←back to thread

Ask HN: What's Your Useful Local LLM Stack?

91 points Olshansky | 1 comments | 15 Jul 25 15:17 UTC | HN request time: 0.242s | source

What I’m asking HN:

What does your actually useful local LLM stack look like?

I’m looking for something that provides you with real value — not just a sexy demo.

---

After a recent internet outage, I realized I need a local LLM setup as a backup — not just for experimentation and fun.

My daily (remote) LLM stack:

  - Claude Max ($100/mo): My go-to for pair programming. Heavy user of both the Claude web and desktop clients.

  - Windsurf Pro ($15/mo): Love the multi-line autocomplete and how it uses clipboard/context awareness.

  - ChatGPT Plus ($20/mo): My rubber duck, editor, and ideation partner. I use it for everything except code.
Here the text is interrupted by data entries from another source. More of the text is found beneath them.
Background: an optimization exercise with open tools, aiming at small area, a short achievable clock period and few clock cycles. Do not read the settings as production practice.
Function was checked by simulation only, so behaviour that the tests miss may differ from the original.
No activity file was given, so power comes from the tool's default toggle rates.

[design.v]
module cs281_dl_rx (
    input  wire       clk,
    input  wire       rst,         
    input  wire       in_valid,
    input  wire [7:0] in_data,
    output wire       in_ready,
    output wire       ev_valid,
    input  wire       ev_ready,
    output wire [1:0] ev_kind,
    output wire [7:0] ev_data,
    output wire       ev_last,
    output wire [7:0] fault
);
    localparam [7:0] START = 8'h7B;
    localparam [7:0] STOP  = 8'h7D;
    localparam [7:0] ESC   = 8'h5C;
    localparam integer RX_BUF_MAX = 64;
    localparam integer PAY_MAX    = RX_BUF_MAX - 3;
    localparam [7:0] FAULT_NONE     = 8'h00;
    localparam [7:0] FAULT_BAD_START = 8'h20;
    localparam [7:0] FAULT_OVERFLOW = 8'h30;
    localparam [1:0] KIND_BYTE     = 2'd0;
    localparam [1:0] KIND_EMPTY    = 2'd1;
    localparam [1:0] KIND_MISMATCH = 2'd2;
    localparam [1:0] KIND_FRAMING  = 2'd3;
    localparam [2:0] S_RECV  = 3'd0;    
    localparam [2:0] S_WALK  = 3'd1;    
    localparam [2:0] S_CHECK = 3'd2;    
    localparam [2:0] S_EMIT  = 3'd3;    
    localparam [2:0] S_HALT  = 3'd4;    
    reg [7:0] rxbuf [0:RX_BUF_MAX-1];
    reg [6:0] rxlen;                    
    reg [7:0] pbuf [0:PAY_MAX-1];       
    reg [6:0] plen;
    reg [2:0] state;
    reg [7:0] fault_q;
    reg [6:0] widx;                     
    reg       wesc;                     
    reg       wpar;                     
    reg [6:0] eidx;                     
    reg [1:0] ekind;
    reg [7:0] edata;
    wire       accept   = in_valid && in_ready;
    wire [7:0] last_byte = rxbuf[rxlen[5:0] - 6'd1];
    wire       complete = (rxlen >= 7'd1) && (in_data == STOP) && (last_byte != ESC);
    wire [6:0] boundary = rxlen - 7'd2;         
    wire [7:0] wbyte    = rxbuf[widx[5:0]];
    wire [7:0] rc       = rxbuf[boundary[5:0]];
    assign in_ready = (state == S_RECV) && (fault_q == FAULT_NONE);
    assign ev_valid = (state == S_EMIT);
    assign ev_kind  = ekind;
    assign ev_data  = (ekind == KIND_BYTE) ? pbuf[eidx[5:0]] : edata;
    assign ev_last  = (ekind != KIND_BYTE) || (eidx == plen - 7'd1);
    assign fault    = fault_q;
    always @(posedge clk) begin
        if (rst) begin
            state   <= S_RECV;
            rxlen   <= 7'd0;
            plen    <= 7'd0;
            fault_q <= FAULT_NONE;
            widx    <= 7'd0;
            wesc    <= 1'b0;
            wpar    <= 1'b0;
            eidx    <= 7'd0;
            ekind   <= KIND_BYTE;
            edata   <= 8'h00;
        end else begin
            case (state)
            S_RECV: begin
                if (accept) begin
                    if (rxlen == RX_BUF_MAX) begin
                        fault_q <= FAULT_OVERFLOW;
                        state   <= S_HALT;
                    end else begin
                        rxbuf[rxlen[5:0]] <= in_data;
                        rxlen <= rxlen + 7'd1;
                        if (complete) begin
                            if (rxbuf[0] != START) begin
                                ekind   <= KIND_FRAMING;
                                edata   <= rxbuf[0];
                                fault_q <= FAULT_BAD_START;
                                state   <= S_EMIT;
                            end else begin
                                widx  <= 7'd1;
                                wesc  <= 1'b0;
                                wpar  <= 1'b0;
                                plen  <= 7'd0;
                                state <= S_WALK;
                            end
                        end
                    end
                end
            end
            S_WALK: begin
                if (widx < boundary) begin
                    if (wesc) begin
                        pbuf[plen[5:0]] <= wbyte;
                        plen <= plen + 7'd1;
                        wpar <= wpar ^ (^wbyte);
                        wesc <= 1'b0;
                    end else if (wbyte == ESC) begin
                        wesc <= 1'b1;
                    end else begin
                        pbuf[plen[5:0]] <= wbyte;
                        plen <= plen + 7'd1;
                        wpar <= wpar ^ (^wbyte);
                    end
                    widx <= widx + 7'd1;
                end else begin
                    state <= S_CHECK;
                end
            end
            S_CHECK: begin
                eidx <= 7'd0;
                if (rc != {7'd0, wpar}) begin
                    ekind <= KIND_MISMATCH;
                    edata <= rc;
                end else if (plen == 7'd0) begin
                    ekind <= KIND_EMPTY;
                    edata <= 8'h00;
                end else begin
                    ekind <= KIND_BYTE;
                    edata <= 8'h00;
                end
                state <= S_EMIT;
            end
            S_EMIT: begin
                if (ev_ready) begin
                    if (ev_last) begin
                        rxlen <= 7'd0;
                        state <= (ekind == KIND_FRAMING) ? S_HALT : S_RECV;
                    end else begin
                        eidx <= eidx + 7'd1;
                    end
                end
            end
            default: ;    
            endcase
        end
    end
endmodule
[run.sh]
#!/bin/bash
# synth_recipe.tcl (not shown) runs the flow's synth.tcl, then flattens the netlist and writes it again
# the make line also repeats each setting of config.mk as NAME=value (left out here)
make -C /OpenROAD-flow-scripts/flow DESIGN_CONFIG=/design/flow/config.mk WORK_HOME=/design/flow/orfs CLKGATE_MAP_FILE= SYNTH_SCRIPT=/design/flow/synth_recipe.tcl finish
[config.mk]
export PLATFORM = sky130hd
export DESIGN_NAME = cs281_dl_rx
export DESIGN_NICKNAME = cs281_dl_rx
export VERILOG_FILES = /design/flow/design.v
export SDC_FILE = /design/flow/constraint.sdc
export NUM_CORES = 4
export LEC_CHECK = 0
export CAP_MARGIN = 20
export CORE_MARGIN = 2
export CORE_UTILIZATION = 40
export PLACE_DENSITY = 0.6
export SLEW_MARGIN = 20
[constraint.sdc]
create_clock -name core_clock -period 8.0 [get_ports {clk}]
set_input_delay 1.6000 -clock core_clock [delete_from_list [all_inputs] [get_ports {clk}]]
set_output_delay 1.6000 -clock core_clock [all_outputs]
set_load 0.01 [all_outputs]
==> impl_metrics.json <==
{
  "setup_viol": 0,
  "setup_tns_ns": 0,
  "routed_via_density": 6.453,
  "die_height_um": 356.3,
  "clock-sinks": 1057,
  "ir_drop_mv": 0.2269,
  "numPortBuffers": 26,
  "grt_setup_unrepaired": "false",
  "grt_overflow_total": 0,
  "postCtsResizedCells": 0,
  "fin_skew_ns": 0.04423,
  "antenna_violations_before_repair": 6,
  "min_period_over_period": 0.7765,
  "power_per_standard_cell_area_nw_per_um2": 220.7,
  "fill_cells": 10450,
  "ys_warn_count": 1,
  "fp-row-count": 129,
  "vias_in_the_first_global_route": 29070,
  "fin_crit_ns": 6.212,
  "drt_pre_antenna_iters": 6,
  "area.sequential_um2": 31200,
  "synth.lib_cells_used.distinct": 84,
  "die_area_um2": 127000,
  "setup.worst_path.end_class": "output pin",
  "ctsHtreeMaxLevel": 3,
  "synth-seq-cells": 1057,
  "cts_tree": "built",
  "tritoncts.num_buffers": 110,
  "syn-cell-area_um2": 49650,
  "relSlewSlack": 0.1258,
  "holdCritPathClass": "reg -> reg",
  "antenna_violating_nets_post_route": 0,
  "timing.hold.ws_ns": 0.5317,
  "drc_marker_count_from_the_first_detailed_route_iteration": 3851,
  "critical_path_peak_fanout": 36,
  "multi_input_logic_area_um2": 17390,
  "worst-endpoint-arrival_ns": 4.61,
  "synth_edf_count": 1000,
  "drive_above_1_share": 0.2941,
  "drv_cap": 0,
  "die_width_um": 356.3,
  "postCtsSetupBuffers": 0,
  "wl_per_cell_um": 32.64,
  "cts.reportedPaths.clkPinSlew_ns": 0.06,
  "max_slew_violation_count": 0,
  "routabilityCongestion": 0.9189,
  "r2r.worst_path.cells": 12,
  "dpl.hpwl_um": 93330,
  "clk_path_buf_depth": 3,
  "remaining_drc_errors": 0,
  "routed_wl_um": 145500,
  "postSynthCellCount": 2714,
  "routed_vias": 28760,
  "grt_pass1_wl_um": 210500,
  "aggregate_global_route_resource_usage": 0.2298,
  "outcome": "finished clean",
  "core_footprint_um2": 123500,
  "cp_data_required_time_ns": 6.40,
  "seq_area_frac_synth": 0.6278,
  "number_of_i_o_pins": 33,
  "worst_hold_path.num_cells": 1,
  "worst-slew-pin-transition_ns": 1.295,
  "leakage_power_summed_over_all_cells_nw": 16.59,
  "synth_area_per_cell_um2": 18.29,
  "fmax_ghz": 0.1610,
  "yosys_most_used_dff": "sky130_fd_sc_hd__edfxtp_1",
  "cts-hold-fix-buffers": 0,
  "final_hold_viol_count": 0,
  "num-nets-final": 2756,
  "share_of_flip_flops_with_an_asynchronous_set_or_reset_after_synthesis": 0,
  "startpoint_class": "flip-flop",
  "area_growth_syn_to_layout_pct": 11.64,
  "worstSetupPathType": "reg -> out",
  "cts-root-buf": "sky130_fd_sc_hd__clkbuf_16",
  "clock_latency_ns": 0.75,
  "initial_core_util": 0.4021,
  "largest_net_degree_at_the_start_of_global_routing": 107
}
-- synthesized netlist by cell type (all sizes together), types with 5 or more instances --
| master | count | area share |
|---|---|---|
| or4 | 7 | 0.0011 |
| a2111oi | 11 | 0.0019 |
| ha | 22 | 0.0055 |
| mux4 | 521 | 0.24 |
| a211oi | 25 | 0.0038 |
| and2 | 9 | 0.0011 |
| a31o | 7 | 0.0012 |
| mux2i | 36 | 0.0073 |
| o211ai | 15 | 0.0023 |
| buf | 109 | 0.014 |
| mux2 | 15 | 0.0036 |
| dfxtp | 57 | 0.023 |
| edfxtp | 1000 | 0.60 |
| o21ai | 39 | 0.0042 |
| nor3 | 38 | 0.0038 |
| a31oi | 22 | 0.0029 |
| xnor2 | 16 | 0.0033 |
| o311ai | 15 | 0.0026 |
| xor2 | 18 | 0.0035 |
| nand4 | 17 | 0.0021 |
| o22ai | 7 | 0.00088 |
| o32ai | 6 | 0.0011 |
| nand2 | 84 | 0.0064 |
| nor2b | 17 | 0.0021 |
| a21oi | 36 | 0.0036 |
| a22oi | 5 | 0.00086 |
| a21o | 5 | 0.00076 |
| nor2 | 213 | 0.016 |
| nand3b | 13 | 0.0020 |
| o2111ai | 5 | 0.00088 |
| or3 | 7 | 0.00088 |
| clkbuf | 88 | 0.0067 |
| a32o | 5 | 0.0010 |
| and3 | 16 | 0.0020 |
| o21a | 5 | 0.00076 |
| o31ai | 6 | 0.00091 |
| nand3 | 54 | 0.0054 |
| inv | 50 | 0.0038 |
| a311oi | 19 | 0.0034 |
| nor3b | 27 | 0.0042 |
-- critical path, cell delays in order (launching register included) --
cell,delay [ns]
sky130_fd_sc_hd__dfxtp_4,0.61
sky130_fd_sc_hd__buf_16,0.32
sky130_fd_sc_hd__buf_4,0.39
sky130_fd_sc_hd__mux4_2,0.59
sky130_fd_sc_hd__mux4_2,0.52
sky130_fd_sc_hd__nor2b_1,0.15
sky130_fd_sc_hd__a211oi_1,0.31
sky130_fd_sc_hd__a21oi_1,0.07
sky130_fd_sc_hd__mux2_2,0.34
sky130_fd_sc_hd__clkdlybuf4s50_1,0.49
-- state kept, by name, summed over array words and instances, names as in the netlist, named ones only --
| register | count |
|---|---|
| rxlen | 7 |
| ekind | 2 |
| rxbuf | 512 |
| wpar | 1 |
| eidx | 7 |
| fault_q | 2 |
| edata | 8 |
| state | 3 |
| widx | 7 |
| pbuf | 488 |
| plen | 7 |
| wesc | 1 |
-- per-layer routing --
| metal | share of wire | global-route usage | up-vias |
|---|---|---|---|
| met3 | 0.10 | 0.06322 | 271 |
| met5 | 0.00062 | 0 | - |
| met4 | 0.034 | 0.07806 | 9 |
| li1 | - | - | 11450 |
| met2 | 0.48 | 0.3650 | 1800 |
| met1 | 0.38 | 0.3063 | 15230 |
-- cell families (layout without fill, tap and decap cells) --
group | after synthesis | count (layout) | share of synthesized area
AO/OA/AOI/OAI | 256 | 256 | 0.03737
XOR/XNOR | 34 | 34 | 0.006754
buffers and inverters | 248 | 348 | 0.02422
multiplexers | 572 | 572 | 0.2472
AND/OR/NAND/NOR | 524 | 524 | 0.05101
other | 1 | 7 | 0.00007553
adder cells (fa/ha/maj) | 22 | 22 | 0.005544
flip-flops | 1057 | 1057 | 0.6278
-- per-stage QoR --
| step | utilization | power (mW) | area, µm² | setup slack, ns | cells |
|---|---|---|---|---|---|
| floorplan | - | 6.686 | 49670 | 2.757 | 2719 |
| global placement | 0.4171 | 7.006 | 51500 | 1.723 | 4242 |
| detailed placement | 0.4172 | 7.016 | 51510 | 1.642 | 4242 |
| CTS | 0.4481 | 12.30 | 55330 | 1.397 | 4451 |
| global route | 0.4489 | 12.56 | 55430 | 1.437 | 4456 |
| finish | 0.4489 | 12.23 | 55430 | 1.788 | 4457 |
-- report_power, final --
part           total [mW]  internal [mW]  switching [mW]
Sequential           6.07           6.05          0.0200
Clock                5.31           3.06            2.25
Combinational       0.854          0.298           0.556
Total                12.2           9.40            2.83
-- worst paths after layout --
path | startpoint | endpoint | slack, ns
setup / recovery | flip-flop | ev_data[7] | 1.79
setup reg to reg | flip-flop | pbuf[52][3] | 1.80
hold / removal | widx[6] | widx[6] | 0.53
hold reg to reg | widx[6] | widx[6] | 0.53
-- layout by cell type (no fill, tap or decap), types with 17 or more instances in the layout --
master | Yosys | routed
sky130_fd_sc_hd__nor2_1 | 212 | 199
sky130_fd_sc_hd__a21oi_1 | 36 | 36
sky130_fd_sc_hd__buf_4 | 25 | 54
sky130_fd_sc_hd__a311oi_1 | 19 | 19
sky130_fd_sc_hd__inv_1 | 47 | 47
sky130_fd_sc_hd__clkbuf_16 | 0 | 110
sky130_fd_sc_hd__o21ai_0 | 35 | 35
sky130_fd_sc_hd__nor3b_1 | 26 | 26
sky130_fd_sc_hd__nor2b_1 | 17 | 17
sky130_fd_sc_hd__clkinv_2 | 0 | 24
sky130_fd_sc_hd__a31oi_1 | 21 | 21
sky130_fd_sc_hd__ha_1 | 22 | 21
sky130_fd_sc_hd__edfxtp_1 | 1000 | 1000
sky130_fd_sc_hd__clkdlybuf4s50_1 | 0 | 18
sky130_fd_sc_hd__mux4_2 | 521 | 521
sky130_fd_sc_hd__nand4_1 | 17 | 17
sky130_fd_sc_hd__dfxtp_1 | 57 | 48
sky130_fd_sc_hd__a211oi_1 | 25 | 25
sky130_fd_sc_hd__nor3_1 | 38 | 38
sky130_fd_sc_hd__nand3_1 | 54 | 54
sky130_fd_sc_hd__mux2i_1 | 36 | 36
sky130_fd_sc_hd__nand2_1 | 83 | 83
-- cell type report --
type                            count  area share
Clock inverter                     82     0.01763
Clock buffer                      127     0.05117
Timing Repair Buffer               88     0.01429
Tap cell                         1637     0.03695
Multi-Input combinational cell   1414      0.3136
Antenna cell                        1  0.00004515
Sequential cell                  1057      0.5628
Inverter                           51    0.003454
Testbench counts, summed over its fixed seeds: cycles 60,203.

[re-timing with driven ports]
The flow's constraints put no driver on any port. The routed layout listed below was extracted and timed again, unchanged, in two steps. Step 1 sets driving cells, clkbuf_16 on the clock port and buf_2 on the other inputs (assumed; they add their load-dependent delay and slew). Step 2 times the ports against the registers' clock, not the clock port: input delays grow and output delays shrink by t, the midpoint of the rising clock arrivals with the driver on. Slacks: no drivers / after step 1 / after step 2; pairs: no drivers / after step 1.
shift t [ns]: 0.794
setup WS [ns]: 1.788 / 1.720 / 1.802
worst data-port slew with drivers (ns): 0.06
After both steps this run still meets setup and hold. For this run, drivers alone change the setup slack by -0.068 ns; drivers and shift together by +0.014 ns.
Here’s what I’ve cobbled together for my local stack so far:

Tools

  - Ollama: for running models locally

  - Aider: Claude-code-style CLI interface

  - VSCode w/ continue.dev extension: local chat & autocomplete

Models

  - Chat: llama3.1:latest

  - Autocomplete: Qwen2.5 Coder 1.5B

  - Coding/Editing: deepseek-coder-v2:16b

Things I’m not worried about:

  - CPU/Memory (running on an M1 MacBook)

  - Cost (within reason)

  - Data privacy / being trained on (not trying to start a philosophical debate here)

I am worried about:

  - Actual usefulness (i.e. “vibes”)

  - Ease of use (tools that fit with my muscle memory)

  - Correctness (not benchmarks)

  - Latency & speed

Right now: I’ve got it working. I could make a slick demo. But it’s not actually useful yet.

---

Who I am

  - CTO of a small startup (5 amazing engineers)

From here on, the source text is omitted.